Policy as Code with Open Policy Agent

OPA allows you to write policies that enforce infrastructure standards across your IaC.




# OPA policy for Terraform


package terraform.analysis




# All resources must have tags


deny[msg] {


resource := input.resource[name][_]


not resource.tags


msg = sprintf("%v %v must have tags", [name, resource.type])


}




# S3 buckets must be private


deny[msg] {


resource := input.resource.aws_s3_bucket[name]


resource.acl == "public-read"


msg = sprintf("S3 bucket %v must not be public", [name])


}




# Security groups must not have wide open ingress


deny[msg] {


sg := input.resource.aws_security_group[name]


rule := sg.ingress[_]


rule.cidr_blocks[_] == "0.0.0.0/0"


rule.from_port == 22


msg = sprintf("Security group %v allows SSH from anywhere", [name])


}








# Evaluate OPA policy against Terraform plan


terraform plan -out=plan.tfplan


terraform show -json plan.tfplan > plan.json


opa eval --data policies/ --input plan.json "data.terraform.analysis.deny"





Sentinel (HashiCorp)

Sentinel is HashiCorp's policy-as-code framework for Terraform Enterprise/Cloud.




# sentinel.hcl


policy "restrict-instance-type" {


source = "./restrict-instance-type.sentinel"

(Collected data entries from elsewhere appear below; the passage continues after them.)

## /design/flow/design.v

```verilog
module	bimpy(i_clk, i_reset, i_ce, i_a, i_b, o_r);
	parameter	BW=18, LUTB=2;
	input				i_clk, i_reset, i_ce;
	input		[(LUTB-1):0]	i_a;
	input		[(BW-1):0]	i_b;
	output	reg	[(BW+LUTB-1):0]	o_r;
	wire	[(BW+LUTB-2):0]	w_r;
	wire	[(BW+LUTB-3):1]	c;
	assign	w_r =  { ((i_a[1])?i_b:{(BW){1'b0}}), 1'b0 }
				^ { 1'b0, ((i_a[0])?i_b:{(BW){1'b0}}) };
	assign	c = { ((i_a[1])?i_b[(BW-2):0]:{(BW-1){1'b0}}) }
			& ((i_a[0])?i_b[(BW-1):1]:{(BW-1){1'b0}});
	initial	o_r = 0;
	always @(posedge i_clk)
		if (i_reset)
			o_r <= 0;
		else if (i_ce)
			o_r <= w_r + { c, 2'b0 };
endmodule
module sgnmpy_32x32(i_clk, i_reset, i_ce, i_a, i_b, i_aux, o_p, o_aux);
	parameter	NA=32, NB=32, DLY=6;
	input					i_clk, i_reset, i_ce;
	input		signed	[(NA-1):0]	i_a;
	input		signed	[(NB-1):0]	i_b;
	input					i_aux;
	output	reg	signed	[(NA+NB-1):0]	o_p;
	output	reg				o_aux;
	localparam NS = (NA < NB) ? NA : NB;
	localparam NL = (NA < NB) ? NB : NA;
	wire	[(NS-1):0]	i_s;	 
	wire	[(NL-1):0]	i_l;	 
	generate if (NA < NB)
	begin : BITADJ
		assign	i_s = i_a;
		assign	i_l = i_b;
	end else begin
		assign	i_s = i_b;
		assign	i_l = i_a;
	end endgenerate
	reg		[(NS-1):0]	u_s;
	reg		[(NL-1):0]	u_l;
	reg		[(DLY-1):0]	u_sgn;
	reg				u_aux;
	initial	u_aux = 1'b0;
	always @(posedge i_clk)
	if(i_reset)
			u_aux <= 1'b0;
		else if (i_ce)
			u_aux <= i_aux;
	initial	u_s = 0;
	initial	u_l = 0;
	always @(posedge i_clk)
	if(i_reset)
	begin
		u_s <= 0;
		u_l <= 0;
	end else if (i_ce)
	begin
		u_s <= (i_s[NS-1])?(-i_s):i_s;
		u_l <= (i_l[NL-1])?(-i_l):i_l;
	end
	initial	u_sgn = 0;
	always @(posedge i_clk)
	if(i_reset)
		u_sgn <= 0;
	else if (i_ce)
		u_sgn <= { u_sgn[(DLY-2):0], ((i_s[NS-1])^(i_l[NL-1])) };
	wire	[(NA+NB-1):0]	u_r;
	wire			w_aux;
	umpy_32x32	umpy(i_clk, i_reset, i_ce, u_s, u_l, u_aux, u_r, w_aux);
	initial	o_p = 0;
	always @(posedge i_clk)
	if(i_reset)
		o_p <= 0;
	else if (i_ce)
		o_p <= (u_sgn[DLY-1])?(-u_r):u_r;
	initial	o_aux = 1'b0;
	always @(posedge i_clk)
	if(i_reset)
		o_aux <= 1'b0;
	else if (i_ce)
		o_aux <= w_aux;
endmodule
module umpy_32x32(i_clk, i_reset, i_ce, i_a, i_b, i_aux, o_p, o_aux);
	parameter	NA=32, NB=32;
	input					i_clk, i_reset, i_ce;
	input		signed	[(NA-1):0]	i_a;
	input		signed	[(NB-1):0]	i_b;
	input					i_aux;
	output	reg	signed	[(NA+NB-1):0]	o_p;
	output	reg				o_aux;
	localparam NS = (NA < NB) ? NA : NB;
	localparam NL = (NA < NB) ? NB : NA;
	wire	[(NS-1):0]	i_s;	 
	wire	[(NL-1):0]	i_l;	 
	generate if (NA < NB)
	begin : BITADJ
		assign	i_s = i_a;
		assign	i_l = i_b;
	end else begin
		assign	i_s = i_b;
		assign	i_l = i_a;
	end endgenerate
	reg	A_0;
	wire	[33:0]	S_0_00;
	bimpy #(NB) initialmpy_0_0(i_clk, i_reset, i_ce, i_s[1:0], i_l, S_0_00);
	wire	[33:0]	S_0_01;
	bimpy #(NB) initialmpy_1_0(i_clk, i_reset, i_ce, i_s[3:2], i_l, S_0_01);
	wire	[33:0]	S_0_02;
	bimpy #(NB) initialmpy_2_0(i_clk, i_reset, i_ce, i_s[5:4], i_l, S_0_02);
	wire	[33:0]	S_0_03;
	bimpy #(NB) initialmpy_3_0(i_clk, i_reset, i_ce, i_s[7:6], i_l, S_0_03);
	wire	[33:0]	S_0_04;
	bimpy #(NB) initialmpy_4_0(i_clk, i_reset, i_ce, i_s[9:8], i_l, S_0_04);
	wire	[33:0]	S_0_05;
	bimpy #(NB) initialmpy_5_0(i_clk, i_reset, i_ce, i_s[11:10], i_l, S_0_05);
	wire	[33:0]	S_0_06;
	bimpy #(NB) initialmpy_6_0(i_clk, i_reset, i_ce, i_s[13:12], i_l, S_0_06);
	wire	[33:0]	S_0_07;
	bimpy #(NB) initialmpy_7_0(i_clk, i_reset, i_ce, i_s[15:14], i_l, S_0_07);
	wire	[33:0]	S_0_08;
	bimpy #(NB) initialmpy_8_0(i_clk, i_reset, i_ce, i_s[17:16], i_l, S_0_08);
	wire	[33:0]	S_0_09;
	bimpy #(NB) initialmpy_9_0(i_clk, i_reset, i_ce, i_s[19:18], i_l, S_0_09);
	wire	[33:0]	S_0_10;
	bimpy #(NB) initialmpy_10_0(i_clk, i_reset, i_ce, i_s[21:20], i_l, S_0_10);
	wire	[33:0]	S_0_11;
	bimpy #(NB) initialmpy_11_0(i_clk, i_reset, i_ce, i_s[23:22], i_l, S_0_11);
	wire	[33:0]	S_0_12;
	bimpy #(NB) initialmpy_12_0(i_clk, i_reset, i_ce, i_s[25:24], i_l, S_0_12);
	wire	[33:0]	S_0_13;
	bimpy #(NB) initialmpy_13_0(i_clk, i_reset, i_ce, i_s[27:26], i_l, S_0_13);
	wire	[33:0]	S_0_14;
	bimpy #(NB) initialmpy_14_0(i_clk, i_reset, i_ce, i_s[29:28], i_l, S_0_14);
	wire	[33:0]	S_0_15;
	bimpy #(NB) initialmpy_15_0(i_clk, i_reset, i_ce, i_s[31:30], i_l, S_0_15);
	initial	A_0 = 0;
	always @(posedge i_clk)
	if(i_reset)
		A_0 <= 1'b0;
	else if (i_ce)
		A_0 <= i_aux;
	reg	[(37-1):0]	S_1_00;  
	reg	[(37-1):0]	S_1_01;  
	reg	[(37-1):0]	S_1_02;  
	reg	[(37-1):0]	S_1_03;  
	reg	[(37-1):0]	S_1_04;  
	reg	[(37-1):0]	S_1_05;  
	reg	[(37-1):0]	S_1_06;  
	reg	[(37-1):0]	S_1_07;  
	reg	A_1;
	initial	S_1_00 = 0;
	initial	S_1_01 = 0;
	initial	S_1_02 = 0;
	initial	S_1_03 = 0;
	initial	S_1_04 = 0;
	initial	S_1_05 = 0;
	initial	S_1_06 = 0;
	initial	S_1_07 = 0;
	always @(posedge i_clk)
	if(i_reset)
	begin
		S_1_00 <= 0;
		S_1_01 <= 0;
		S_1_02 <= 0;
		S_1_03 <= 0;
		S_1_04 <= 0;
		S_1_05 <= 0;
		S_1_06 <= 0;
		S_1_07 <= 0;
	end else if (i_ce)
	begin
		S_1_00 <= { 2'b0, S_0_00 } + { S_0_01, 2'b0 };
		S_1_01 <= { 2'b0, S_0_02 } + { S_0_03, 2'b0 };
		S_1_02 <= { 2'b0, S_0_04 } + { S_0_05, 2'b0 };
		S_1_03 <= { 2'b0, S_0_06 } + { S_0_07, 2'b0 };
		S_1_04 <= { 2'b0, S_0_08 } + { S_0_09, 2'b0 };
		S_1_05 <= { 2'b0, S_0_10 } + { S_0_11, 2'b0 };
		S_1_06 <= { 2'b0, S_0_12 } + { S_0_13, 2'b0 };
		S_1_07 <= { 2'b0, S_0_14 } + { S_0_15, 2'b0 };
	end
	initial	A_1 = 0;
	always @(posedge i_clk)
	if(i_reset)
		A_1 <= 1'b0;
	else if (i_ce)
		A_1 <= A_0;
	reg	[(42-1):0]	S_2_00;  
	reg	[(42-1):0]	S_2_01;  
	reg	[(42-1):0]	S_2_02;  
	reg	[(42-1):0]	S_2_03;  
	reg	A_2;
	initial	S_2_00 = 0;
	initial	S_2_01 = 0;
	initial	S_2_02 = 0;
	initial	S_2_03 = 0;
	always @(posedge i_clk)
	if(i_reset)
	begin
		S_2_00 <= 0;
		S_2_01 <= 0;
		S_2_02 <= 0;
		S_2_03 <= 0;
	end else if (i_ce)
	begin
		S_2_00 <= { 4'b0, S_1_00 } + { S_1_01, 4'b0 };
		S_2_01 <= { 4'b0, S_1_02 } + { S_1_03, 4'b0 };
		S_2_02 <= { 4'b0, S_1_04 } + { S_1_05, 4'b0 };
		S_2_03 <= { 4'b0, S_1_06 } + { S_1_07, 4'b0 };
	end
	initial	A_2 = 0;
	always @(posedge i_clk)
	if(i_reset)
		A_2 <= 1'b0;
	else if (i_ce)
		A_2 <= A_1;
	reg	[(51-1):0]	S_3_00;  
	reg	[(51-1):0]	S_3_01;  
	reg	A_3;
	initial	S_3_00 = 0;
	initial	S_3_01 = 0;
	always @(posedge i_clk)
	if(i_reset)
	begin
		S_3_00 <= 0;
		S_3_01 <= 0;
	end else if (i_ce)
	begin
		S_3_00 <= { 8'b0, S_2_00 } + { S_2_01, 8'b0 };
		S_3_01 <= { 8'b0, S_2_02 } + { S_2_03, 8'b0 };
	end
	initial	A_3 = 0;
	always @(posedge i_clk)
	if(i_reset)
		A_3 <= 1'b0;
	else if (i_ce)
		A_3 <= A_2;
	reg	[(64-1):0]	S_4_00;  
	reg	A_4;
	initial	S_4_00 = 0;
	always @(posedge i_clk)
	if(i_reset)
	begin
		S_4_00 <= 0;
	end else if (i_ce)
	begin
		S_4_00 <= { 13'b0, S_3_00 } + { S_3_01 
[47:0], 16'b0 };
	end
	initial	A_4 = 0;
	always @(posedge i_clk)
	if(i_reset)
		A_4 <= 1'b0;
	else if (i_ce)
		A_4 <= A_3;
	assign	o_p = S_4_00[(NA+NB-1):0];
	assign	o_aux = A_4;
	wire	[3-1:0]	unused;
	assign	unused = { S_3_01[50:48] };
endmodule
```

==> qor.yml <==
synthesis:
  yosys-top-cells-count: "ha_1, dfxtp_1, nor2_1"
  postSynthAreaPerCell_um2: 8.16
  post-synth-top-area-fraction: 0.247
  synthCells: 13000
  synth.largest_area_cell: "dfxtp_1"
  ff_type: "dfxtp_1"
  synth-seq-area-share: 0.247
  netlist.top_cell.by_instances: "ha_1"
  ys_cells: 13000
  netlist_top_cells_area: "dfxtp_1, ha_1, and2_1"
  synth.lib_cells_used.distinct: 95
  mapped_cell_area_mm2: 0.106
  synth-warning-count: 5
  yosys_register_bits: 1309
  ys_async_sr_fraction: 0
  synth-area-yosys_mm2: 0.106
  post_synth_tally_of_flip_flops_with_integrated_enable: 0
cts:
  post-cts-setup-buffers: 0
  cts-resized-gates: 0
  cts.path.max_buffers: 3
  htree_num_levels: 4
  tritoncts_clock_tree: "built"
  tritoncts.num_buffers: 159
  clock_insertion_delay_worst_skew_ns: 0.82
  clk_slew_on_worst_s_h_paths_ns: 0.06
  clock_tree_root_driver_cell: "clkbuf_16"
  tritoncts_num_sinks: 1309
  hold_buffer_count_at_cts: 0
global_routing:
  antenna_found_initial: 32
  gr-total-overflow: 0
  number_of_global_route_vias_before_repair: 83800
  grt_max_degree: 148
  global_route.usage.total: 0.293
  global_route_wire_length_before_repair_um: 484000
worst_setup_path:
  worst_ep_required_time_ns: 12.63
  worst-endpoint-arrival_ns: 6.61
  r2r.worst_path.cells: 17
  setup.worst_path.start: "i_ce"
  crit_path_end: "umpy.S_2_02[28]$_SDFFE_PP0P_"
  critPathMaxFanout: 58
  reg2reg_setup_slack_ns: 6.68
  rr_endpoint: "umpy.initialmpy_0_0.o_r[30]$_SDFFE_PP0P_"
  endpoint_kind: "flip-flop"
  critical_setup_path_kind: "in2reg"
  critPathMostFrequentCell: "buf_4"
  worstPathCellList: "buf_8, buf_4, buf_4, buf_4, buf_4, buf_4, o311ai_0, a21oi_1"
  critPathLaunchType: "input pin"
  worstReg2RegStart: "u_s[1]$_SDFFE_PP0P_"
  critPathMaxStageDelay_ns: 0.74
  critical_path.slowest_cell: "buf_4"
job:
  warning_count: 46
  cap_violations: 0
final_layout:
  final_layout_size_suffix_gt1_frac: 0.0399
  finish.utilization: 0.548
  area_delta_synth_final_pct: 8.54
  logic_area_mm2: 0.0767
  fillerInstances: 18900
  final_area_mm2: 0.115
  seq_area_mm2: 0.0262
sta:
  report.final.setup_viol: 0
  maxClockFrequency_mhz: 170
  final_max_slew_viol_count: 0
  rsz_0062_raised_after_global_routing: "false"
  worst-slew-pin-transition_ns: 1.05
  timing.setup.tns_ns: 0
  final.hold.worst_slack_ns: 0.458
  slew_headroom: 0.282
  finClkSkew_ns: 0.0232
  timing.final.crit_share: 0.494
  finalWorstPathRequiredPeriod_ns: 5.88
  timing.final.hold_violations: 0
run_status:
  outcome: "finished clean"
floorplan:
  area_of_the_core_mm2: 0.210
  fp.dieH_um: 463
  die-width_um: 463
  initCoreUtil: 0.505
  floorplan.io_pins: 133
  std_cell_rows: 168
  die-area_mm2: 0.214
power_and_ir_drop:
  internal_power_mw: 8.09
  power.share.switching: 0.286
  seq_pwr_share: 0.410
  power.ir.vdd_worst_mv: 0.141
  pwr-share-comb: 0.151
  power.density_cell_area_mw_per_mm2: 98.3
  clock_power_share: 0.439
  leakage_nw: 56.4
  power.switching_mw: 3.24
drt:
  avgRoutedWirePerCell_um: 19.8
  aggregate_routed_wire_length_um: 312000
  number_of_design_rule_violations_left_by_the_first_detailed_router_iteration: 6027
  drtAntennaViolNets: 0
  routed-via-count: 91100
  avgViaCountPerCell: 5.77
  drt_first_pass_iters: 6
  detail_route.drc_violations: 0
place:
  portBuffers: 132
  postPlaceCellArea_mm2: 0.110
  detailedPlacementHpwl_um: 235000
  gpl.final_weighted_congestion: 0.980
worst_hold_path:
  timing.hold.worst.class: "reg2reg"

enforcement_level = "hard-mandatory"


}




policy "require-encryption" {


source = "./require-encryption.sentinel"


enforcement_level = "soft-mandatory"


}








# restrict-instance-type.sentinel


import "tfplan/v2" as tfplan




allowed_instance_types = [


"t3.medium",


"t3.large",


"m5.large",


]




# Get all EC2 instances


instances = filter tfplan.resource_changes as _, rc {


rc.mode is "managed" and


rc.type is "aws_instance" and


rc.change.actions contains "create"


}




# Check each instance


for _, instance in instances {


instance_type = instance.change.after.instance_type




if instance_type not in allowed_instance_types {


print("Instance type", instance_type, "not allowed")


return false


}


}




return true





CI/CD Integration




# GitLab CI pipeline for IaC security


stages:


- validate


- security


- plan


- apply




terraform-validate:


stage: validate


script:


- terraform init


- terraform fmt -check


- terraform validate




iac-security-scan:


stage: security


script:


- checkov -d . --framework terraform --skip-check CKV_AWS_126


- tfsec . --no-color


- opa eval --data policies/ --input plan.json "data.terraform.analysis.deny"


artifacts:


reports:


checkov: checkov-report.json




terraform-plan:


stage: plan


script:


- terraform plan -out=plan.tfplan


artifacts:


paths:


- plan.tfplan


only:


- merge_requests




terraform-apply:


stage: apply


script:


- terraform apply plan.tfplan


when: manual


only:


- main





Drift Detection




# Terraform drift detection with AWS Config


resource "aws_config_config_rule" "required_tags" {


name = "required-tags"




source {


owner = "AWS"


source_identifier = "REQUIRED_TAGS"


}




input_parameters = jsonencode({


tag1Key = "Environment"


tag2Key = "Owner"


})


}








# Automated drift detection


#!/bin/bash


aws configservice get-compliance-details-by-config-rule \


--config-rule-name required-tags \


--compliance-types NON_COMPLIANT \


--query 'EvaluationResults[].EvaluationResultIdentifier.EvaluationResultQualifier[].ResourceId' \


--output json





Conclusion

IaC security shifts security left by catching misconfigurations before infrastructure is provisioned. Use tools like Checkov and tfsec for automated scanning, OPA or Sentinel for policy enforcement, integrate scans into CI/CD pipelines, and continuously monitor for drift in deployed infrastructure. Remember that IaC security is an ongoing practice — new resources, providers, and attack patterns require continuous policy updates.